Stored data:
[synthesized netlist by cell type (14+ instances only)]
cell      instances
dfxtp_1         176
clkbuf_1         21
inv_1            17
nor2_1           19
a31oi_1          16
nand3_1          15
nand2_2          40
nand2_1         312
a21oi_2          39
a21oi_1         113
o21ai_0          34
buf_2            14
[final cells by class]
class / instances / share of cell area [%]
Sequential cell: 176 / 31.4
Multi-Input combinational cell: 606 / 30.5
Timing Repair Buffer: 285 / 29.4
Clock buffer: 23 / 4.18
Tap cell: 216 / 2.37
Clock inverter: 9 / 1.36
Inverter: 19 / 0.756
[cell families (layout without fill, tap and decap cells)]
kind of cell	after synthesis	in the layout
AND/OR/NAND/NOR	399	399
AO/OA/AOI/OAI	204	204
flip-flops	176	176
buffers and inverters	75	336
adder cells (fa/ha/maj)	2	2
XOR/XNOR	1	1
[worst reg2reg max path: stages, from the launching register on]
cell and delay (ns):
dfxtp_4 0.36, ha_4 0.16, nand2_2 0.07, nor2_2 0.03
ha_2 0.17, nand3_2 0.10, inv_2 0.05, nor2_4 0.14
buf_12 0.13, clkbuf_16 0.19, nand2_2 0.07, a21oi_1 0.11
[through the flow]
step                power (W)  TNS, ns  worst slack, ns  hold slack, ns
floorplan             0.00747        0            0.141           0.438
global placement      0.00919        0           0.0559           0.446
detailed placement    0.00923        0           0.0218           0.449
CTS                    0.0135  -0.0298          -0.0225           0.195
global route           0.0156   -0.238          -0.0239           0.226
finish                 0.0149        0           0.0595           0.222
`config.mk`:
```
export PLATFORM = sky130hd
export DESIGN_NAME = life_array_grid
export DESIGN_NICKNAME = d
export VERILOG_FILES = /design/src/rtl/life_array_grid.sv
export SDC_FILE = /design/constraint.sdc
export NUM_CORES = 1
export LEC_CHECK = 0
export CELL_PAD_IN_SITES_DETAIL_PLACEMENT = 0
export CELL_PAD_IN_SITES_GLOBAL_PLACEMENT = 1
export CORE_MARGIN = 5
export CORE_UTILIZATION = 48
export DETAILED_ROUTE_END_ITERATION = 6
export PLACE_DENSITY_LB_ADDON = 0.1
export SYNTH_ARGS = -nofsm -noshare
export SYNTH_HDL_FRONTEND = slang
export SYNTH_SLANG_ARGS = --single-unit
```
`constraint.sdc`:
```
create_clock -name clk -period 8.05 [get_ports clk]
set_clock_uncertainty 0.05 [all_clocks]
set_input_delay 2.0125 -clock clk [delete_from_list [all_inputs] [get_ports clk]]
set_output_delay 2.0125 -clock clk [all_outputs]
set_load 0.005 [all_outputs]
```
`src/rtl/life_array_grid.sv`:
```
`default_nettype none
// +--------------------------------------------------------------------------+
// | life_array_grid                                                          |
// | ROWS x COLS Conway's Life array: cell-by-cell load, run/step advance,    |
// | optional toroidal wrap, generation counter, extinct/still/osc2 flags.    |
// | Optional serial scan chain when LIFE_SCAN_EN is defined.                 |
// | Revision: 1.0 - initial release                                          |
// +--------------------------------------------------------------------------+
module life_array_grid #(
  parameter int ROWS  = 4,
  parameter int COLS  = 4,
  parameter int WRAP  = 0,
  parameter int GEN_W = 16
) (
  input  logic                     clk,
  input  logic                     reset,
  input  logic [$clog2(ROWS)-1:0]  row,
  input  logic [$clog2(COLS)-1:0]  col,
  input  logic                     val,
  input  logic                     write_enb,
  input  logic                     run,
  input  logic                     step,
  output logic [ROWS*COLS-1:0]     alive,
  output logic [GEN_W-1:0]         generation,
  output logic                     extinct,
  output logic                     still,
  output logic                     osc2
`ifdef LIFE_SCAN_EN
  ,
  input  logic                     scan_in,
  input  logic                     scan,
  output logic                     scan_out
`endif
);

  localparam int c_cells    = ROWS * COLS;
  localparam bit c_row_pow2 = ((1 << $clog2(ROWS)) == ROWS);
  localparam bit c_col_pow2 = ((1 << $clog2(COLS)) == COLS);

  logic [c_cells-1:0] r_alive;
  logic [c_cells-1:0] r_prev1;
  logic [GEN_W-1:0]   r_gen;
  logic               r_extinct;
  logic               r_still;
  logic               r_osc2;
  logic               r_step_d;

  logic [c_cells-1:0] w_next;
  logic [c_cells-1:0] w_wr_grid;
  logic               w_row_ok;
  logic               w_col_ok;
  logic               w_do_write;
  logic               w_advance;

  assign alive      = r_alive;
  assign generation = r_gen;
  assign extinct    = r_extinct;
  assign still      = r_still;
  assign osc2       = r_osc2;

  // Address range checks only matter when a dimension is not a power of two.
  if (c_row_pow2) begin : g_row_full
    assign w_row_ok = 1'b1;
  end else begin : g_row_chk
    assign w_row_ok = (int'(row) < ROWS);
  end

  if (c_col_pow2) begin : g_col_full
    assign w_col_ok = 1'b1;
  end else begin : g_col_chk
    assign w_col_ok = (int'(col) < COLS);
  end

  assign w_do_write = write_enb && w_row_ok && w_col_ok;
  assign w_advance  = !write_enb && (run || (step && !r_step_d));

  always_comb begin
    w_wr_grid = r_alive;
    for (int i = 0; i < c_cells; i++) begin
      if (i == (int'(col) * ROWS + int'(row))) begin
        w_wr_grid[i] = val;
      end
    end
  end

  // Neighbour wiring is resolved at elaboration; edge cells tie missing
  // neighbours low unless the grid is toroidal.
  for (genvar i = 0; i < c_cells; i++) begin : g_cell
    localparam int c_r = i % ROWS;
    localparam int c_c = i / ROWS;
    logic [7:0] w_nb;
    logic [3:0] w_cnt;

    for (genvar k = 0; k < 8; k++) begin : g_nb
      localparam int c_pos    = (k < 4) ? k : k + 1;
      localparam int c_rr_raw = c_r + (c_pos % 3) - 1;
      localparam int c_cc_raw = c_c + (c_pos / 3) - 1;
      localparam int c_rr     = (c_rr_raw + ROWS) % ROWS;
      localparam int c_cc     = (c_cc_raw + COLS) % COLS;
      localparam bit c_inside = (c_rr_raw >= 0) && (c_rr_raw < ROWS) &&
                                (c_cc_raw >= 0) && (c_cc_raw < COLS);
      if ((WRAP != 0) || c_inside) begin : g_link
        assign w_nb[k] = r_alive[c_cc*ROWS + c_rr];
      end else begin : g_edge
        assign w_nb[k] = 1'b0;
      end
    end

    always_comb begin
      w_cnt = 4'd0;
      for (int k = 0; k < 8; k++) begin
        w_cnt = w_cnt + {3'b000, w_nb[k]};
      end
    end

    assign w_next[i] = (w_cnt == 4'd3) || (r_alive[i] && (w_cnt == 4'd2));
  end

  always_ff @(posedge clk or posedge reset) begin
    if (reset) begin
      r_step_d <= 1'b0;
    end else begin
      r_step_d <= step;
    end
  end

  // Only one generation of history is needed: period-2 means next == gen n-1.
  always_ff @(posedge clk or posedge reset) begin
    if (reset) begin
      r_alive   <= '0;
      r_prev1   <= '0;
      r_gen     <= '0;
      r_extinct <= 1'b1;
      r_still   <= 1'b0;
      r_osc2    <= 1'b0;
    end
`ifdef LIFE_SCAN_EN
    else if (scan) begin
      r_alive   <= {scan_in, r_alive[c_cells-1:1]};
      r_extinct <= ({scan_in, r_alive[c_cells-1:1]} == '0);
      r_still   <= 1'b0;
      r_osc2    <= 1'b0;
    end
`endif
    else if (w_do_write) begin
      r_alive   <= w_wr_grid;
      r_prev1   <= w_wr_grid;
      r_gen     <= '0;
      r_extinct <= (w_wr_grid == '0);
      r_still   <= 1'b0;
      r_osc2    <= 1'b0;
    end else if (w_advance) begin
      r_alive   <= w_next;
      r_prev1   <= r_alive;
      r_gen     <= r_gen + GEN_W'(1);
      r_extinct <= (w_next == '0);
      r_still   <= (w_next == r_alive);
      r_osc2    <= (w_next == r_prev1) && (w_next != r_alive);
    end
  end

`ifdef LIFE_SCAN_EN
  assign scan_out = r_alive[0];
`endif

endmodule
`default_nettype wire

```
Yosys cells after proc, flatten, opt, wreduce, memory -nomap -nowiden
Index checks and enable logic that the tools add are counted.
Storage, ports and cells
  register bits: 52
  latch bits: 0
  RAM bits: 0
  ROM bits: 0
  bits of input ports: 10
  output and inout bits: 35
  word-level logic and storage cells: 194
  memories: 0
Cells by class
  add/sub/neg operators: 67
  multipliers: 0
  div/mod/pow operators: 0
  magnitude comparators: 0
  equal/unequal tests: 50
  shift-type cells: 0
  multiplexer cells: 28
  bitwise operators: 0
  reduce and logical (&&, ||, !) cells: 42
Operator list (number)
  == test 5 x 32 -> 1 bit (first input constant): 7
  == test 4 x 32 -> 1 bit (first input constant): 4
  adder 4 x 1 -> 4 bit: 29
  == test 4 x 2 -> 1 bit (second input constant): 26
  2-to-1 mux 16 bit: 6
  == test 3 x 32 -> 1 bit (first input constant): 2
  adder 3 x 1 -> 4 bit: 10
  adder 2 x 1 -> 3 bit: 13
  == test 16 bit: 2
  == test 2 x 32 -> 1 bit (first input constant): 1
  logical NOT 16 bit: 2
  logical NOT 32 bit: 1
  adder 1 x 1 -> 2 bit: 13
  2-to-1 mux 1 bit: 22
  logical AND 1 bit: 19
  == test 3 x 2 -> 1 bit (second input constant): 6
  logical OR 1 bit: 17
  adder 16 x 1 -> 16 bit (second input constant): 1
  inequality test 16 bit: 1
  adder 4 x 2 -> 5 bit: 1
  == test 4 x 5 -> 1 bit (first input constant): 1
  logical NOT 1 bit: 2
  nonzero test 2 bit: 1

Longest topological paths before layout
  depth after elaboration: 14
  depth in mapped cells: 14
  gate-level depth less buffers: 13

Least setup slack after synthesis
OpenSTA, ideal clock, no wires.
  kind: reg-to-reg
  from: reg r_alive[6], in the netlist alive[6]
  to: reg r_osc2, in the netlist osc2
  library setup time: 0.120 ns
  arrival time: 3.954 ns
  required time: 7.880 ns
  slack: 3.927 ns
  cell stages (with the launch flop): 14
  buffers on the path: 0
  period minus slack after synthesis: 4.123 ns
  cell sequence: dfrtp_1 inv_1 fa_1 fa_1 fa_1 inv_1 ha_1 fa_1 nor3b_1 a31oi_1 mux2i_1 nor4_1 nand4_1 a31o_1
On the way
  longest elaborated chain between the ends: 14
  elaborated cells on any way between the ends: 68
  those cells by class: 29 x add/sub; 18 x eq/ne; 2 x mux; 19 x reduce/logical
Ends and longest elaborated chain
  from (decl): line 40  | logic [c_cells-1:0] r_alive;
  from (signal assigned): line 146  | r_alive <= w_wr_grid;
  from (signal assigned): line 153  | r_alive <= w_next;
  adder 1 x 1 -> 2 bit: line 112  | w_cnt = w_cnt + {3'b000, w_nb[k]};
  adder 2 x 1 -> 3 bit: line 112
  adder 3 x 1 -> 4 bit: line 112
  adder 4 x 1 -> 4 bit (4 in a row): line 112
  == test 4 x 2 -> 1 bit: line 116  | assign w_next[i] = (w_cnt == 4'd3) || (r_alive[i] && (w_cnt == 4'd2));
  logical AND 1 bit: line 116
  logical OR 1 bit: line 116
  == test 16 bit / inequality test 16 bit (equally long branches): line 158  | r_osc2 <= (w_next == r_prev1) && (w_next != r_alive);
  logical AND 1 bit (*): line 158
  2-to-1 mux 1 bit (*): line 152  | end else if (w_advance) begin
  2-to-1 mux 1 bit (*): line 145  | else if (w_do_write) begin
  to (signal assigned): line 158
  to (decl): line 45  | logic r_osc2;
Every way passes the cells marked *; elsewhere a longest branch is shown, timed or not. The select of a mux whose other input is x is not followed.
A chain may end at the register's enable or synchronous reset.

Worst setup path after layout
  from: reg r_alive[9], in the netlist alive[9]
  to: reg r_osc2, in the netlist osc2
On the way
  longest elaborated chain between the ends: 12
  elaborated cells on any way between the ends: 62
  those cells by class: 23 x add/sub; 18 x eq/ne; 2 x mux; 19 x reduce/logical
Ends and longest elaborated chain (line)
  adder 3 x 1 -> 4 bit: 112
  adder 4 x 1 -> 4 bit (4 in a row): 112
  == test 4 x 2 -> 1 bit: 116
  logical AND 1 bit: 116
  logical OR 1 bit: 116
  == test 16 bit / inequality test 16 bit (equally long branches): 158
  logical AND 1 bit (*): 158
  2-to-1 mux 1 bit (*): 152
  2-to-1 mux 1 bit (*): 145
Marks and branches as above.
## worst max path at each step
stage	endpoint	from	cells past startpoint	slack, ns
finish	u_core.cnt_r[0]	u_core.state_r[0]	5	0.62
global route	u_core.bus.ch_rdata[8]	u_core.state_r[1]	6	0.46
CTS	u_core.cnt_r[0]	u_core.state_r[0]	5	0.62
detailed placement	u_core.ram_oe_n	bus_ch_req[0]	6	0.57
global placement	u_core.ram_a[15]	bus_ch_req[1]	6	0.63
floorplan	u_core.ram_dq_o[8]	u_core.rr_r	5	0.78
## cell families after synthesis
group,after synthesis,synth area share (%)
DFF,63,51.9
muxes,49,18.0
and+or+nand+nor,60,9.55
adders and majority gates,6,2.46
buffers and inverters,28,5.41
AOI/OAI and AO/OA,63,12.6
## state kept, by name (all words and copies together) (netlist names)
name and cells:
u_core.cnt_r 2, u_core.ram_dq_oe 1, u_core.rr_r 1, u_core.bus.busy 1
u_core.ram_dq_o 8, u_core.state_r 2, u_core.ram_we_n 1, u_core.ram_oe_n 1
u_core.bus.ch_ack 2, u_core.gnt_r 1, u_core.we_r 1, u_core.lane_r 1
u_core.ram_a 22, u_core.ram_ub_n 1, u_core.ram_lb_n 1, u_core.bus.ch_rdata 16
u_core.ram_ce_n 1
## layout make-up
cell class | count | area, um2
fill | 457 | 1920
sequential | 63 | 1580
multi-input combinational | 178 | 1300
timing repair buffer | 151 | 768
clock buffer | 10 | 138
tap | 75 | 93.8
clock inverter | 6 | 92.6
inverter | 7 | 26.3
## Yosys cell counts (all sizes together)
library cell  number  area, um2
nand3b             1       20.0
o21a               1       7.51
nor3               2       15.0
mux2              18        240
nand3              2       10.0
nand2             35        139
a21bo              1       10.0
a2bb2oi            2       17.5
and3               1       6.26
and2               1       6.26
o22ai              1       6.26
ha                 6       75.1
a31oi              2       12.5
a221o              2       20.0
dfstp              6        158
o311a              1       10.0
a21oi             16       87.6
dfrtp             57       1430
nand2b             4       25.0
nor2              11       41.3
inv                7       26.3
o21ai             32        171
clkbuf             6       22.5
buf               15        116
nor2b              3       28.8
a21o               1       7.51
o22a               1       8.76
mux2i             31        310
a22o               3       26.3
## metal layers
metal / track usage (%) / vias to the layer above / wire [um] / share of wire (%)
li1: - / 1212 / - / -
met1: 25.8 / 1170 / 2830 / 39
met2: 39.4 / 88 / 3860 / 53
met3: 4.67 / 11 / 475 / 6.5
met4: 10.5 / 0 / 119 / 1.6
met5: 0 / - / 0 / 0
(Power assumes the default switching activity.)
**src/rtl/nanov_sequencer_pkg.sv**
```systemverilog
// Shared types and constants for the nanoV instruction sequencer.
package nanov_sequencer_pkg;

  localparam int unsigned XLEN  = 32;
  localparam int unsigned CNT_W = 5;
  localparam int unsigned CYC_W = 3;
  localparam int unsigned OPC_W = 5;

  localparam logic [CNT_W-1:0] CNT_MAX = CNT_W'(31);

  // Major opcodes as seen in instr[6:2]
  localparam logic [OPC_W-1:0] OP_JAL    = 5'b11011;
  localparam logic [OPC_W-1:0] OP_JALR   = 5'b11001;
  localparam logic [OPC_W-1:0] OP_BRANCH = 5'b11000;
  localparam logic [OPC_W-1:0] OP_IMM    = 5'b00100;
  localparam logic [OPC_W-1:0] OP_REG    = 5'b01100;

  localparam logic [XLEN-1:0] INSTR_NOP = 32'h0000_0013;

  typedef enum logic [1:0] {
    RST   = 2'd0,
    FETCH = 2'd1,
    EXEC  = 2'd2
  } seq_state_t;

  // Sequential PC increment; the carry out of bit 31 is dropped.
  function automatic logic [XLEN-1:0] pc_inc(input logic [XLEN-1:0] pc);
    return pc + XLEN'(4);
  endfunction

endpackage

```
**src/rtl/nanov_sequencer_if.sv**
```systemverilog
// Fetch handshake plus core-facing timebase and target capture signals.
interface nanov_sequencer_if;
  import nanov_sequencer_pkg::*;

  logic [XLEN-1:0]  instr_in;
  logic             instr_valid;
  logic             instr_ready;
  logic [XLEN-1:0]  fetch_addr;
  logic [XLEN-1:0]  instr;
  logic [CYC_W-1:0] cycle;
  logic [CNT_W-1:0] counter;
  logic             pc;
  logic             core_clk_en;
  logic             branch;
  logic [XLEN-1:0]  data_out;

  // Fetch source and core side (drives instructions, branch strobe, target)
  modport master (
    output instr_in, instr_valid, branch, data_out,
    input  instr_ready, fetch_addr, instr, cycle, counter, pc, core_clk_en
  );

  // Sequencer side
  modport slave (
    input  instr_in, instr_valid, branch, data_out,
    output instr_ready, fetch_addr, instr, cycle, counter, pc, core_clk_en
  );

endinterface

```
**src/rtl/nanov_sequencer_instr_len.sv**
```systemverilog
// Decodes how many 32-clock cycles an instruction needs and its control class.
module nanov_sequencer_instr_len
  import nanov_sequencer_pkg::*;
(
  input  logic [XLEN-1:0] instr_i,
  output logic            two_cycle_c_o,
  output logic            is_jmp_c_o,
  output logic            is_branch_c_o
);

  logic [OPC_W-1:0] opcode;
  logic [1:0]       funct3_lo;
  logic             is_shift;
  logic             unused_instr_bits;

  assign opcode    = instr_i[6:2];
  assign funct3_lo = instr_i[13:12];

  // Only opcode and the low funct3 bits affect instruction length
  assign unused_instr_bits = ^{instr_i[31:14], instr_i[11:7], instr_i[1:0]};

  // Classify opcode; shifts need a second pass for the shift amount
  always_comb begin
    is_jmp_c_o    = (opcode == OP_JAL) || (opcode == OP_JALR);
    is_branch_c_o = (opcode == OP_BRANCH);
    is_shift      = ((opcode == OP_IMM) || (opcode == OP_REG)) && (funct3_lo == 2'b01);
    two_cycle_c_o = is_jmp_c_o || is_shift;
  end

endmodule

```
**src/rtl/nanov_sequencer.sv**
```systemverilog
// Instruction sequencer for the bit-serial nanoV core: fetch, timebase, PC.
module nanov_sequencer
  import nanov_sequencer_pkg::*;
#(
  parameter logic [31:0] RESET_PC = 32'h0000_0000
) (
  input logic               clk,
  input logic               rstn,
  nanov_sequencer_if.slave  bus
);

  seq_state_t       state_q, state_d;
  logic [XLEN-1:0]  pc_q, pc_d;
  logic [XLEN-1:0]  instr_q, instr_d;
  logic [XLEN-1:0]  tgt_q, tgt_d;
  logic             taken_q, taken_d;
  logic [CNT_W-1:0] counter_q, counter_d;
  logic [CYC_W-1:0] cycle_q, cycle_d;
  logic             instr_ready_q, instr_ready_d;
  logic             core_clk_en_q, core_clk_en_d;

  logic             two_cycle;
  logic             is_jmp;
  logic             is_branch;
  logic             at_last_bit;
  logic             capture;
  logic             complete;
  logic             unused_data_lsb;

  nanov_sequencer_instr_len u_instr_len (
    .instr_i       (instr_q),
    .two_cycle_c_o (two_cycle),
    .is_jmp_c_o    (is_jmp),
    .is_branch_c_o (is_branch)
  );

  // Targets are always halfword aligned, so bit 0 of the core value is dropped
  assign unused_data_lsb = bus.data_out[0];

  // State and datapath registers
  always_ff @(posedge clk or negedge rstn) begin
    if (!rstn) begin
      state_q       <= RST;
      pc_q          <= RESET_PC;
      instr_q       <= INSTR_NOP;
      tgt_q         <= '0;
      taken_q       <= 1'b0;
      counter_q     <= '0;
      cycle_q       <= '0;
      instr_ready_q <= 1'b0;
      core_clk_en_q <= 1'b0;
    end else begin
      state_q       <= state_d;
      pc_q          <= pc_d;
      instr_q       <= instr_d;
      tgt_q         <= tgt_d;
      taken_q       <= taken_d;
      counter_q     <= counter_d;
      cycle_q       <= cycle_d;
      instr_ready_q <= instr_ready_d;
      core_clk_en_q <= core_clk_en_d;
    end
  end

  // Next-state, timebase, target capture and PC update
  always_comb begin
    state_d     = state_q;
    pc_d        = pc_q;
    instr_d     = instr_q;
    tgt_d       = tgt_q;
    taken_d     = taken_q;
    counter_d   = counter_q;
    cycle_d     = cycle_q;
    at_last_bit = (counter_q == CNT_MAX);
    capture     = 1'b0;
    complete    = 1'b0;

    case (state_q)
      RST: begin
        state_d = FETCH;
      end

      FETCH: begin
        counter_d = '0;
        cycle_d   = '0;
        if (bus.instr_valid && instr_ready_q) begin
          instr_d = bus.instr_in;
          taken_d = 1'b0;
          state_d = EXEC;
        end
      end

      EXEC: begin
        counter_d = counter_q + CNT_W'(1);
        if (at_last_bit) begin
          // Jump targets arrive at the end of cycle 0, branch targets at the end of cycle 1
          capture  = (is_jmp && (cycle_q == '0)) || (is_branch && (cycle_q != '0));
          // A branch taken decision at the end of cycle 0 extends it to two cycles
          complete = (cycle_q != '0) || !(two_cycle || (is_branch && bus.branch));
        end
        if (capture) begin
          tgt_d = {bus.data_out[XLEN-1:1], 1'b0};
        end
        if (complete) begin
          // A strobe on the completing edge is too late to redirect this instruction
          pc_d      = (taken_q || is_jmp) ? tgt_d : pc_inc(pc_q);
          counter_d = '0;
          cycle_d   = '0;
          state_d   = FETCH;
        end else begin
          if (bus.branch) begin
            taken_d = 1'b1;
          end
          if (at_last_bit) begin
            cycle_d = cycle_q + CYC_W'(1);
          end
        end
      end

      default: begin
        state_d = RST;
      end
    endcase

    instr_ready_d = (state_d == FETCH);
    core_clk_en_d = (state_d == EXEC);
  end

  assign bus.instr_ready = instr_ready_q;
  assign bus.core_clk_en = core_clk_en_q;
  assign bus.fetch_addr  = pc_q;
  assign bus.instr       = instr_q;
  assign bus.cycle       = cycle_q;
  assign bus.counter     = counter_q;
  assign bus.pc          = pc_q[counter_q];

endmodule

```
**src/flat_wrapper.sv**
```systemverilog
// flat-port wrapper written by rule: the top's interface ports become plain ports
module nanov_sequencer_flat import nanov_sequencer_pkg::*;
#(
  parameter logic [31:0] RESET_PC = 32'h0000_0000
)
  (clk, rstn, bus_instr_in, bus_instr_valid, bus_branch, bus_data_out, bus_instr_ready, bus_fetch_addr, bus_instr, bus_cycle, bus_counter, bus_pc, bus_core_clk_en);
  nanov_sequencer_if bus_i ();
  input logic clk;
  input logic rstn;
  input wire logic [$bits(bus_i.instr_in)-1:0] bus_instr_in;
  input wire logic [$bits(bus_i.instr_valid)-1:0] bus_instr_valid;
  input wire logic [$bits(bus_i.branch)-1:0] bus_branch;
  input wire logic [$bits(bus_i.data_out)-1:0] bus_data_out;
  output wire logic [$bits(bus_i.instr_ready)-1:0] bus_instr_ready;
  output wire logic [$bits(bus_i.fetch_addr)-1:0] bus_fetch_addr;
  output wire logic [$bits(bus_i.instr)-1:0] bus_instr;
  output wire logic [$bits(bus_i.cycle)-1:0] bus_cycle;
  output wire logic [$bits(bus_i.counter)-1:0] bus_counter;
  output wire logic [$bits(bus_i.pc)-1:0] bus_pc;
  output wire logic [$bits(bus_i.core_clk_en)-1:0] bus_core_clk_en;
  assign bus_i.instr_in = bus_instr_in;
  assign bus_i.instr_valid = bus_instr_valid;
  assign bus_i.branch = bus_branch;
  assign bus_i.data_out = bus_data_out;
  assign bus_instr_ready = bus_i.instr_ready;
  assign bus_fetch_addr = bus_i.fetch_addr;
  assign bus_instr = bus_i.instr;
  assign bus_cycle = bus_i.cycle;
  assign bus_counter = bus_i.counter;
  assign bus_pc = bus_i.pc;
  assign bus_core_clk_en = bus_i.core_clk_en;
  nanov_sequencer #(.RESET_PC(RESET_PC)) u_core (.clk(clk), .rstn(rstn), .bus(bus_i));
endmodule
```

-- The problem --
Word for word, restate the lines of the data above that fall between the line holding "## cell families after synthesis" and the line holding "met5: 0 / - / 0 / 0", inclusive, and no other lines.

-- Response area --
## cell families after synthesis
group,after synthesis,synth area share (%)
DFF,63,51.9
muxes,49,18.0
and+or+nand+nor,60,9.55
adders and majority gates,6,2.46
buffers and inverters,28,5.41
AOI/OAI and AO/OA,63,12.6
## state kept, by name (all words and copies together) (netlist names)
name and cells:
u_core.cnt_r 2, u_core.ram_dq_oe 1, u_core.rr_r 1, u_core.bus.busy 1
u_core.ram_dq_o 8, u_core.state_r 2, u_core.ram_we_n 1, u_core.ram_oe_n 1
u_core.bus.ch_ack 2, u_core.gnt_r 1, u_core.we_r 1, u_core.lane_r 1
u_core.ram_a 22, u_core.ram_ub_n 1, u_core.ram_lb_n 1, u_core.bus.ch_rdata 16
u_core.ram_ce_n 1
## layout make-up
cell class | count | area, um2
fill | 457 | 1920
sequential | 63 | 1580
multi-input combinational | 178 | 1300
timing repair buffer | 151 | 768
clock buffer | 10 | 138
tap | 75 | 93.8
clock inverter | 6 | 92.6
inverter | 7 | 26.3
## Yosys cell counts (all sizes together)
library cell  number  area, um2
nand3b             1       20.0
o21a               1       7.51
nor3               2       15.0
mux2              18        240
nand3              2       10.0
nand2             35        139
a21bo              1       10.0
a2bb2oi            2       17.5
and3               1       6.26
and2               1       6.26
o22ai              1       6.26
ha                 6       75.1
a31oi              2       12.5
a221o              2       20.0
dfstp              6        158
o311a              1       10.0
a21oi             16       87.6
dfrtp             57       1430
nand2b             4       25.0
nor2              11       41.3
inv                7       26.3
o21ai             32        171
clkbuf             6       22.5
buf               15        116
nor2b              3       28.8
a21o               1       7.51
o22a               1       8.76
mux2i             31        310
a22o               3       26.3
## metal layers
metal / track usage (%) / vias to the layer above / wire [um] / share of wire (%)
li1: - / 1212 / - / -
met1: 25.8 / 1170 / 2830 / 39
met2: 39.4 / 88 / 3860 / 53
met3: 4.67 / 11 / 475 / 6.5
met4: 10.5 / 0 / 119 / 1.6
met5: 0 / - / 0 / 0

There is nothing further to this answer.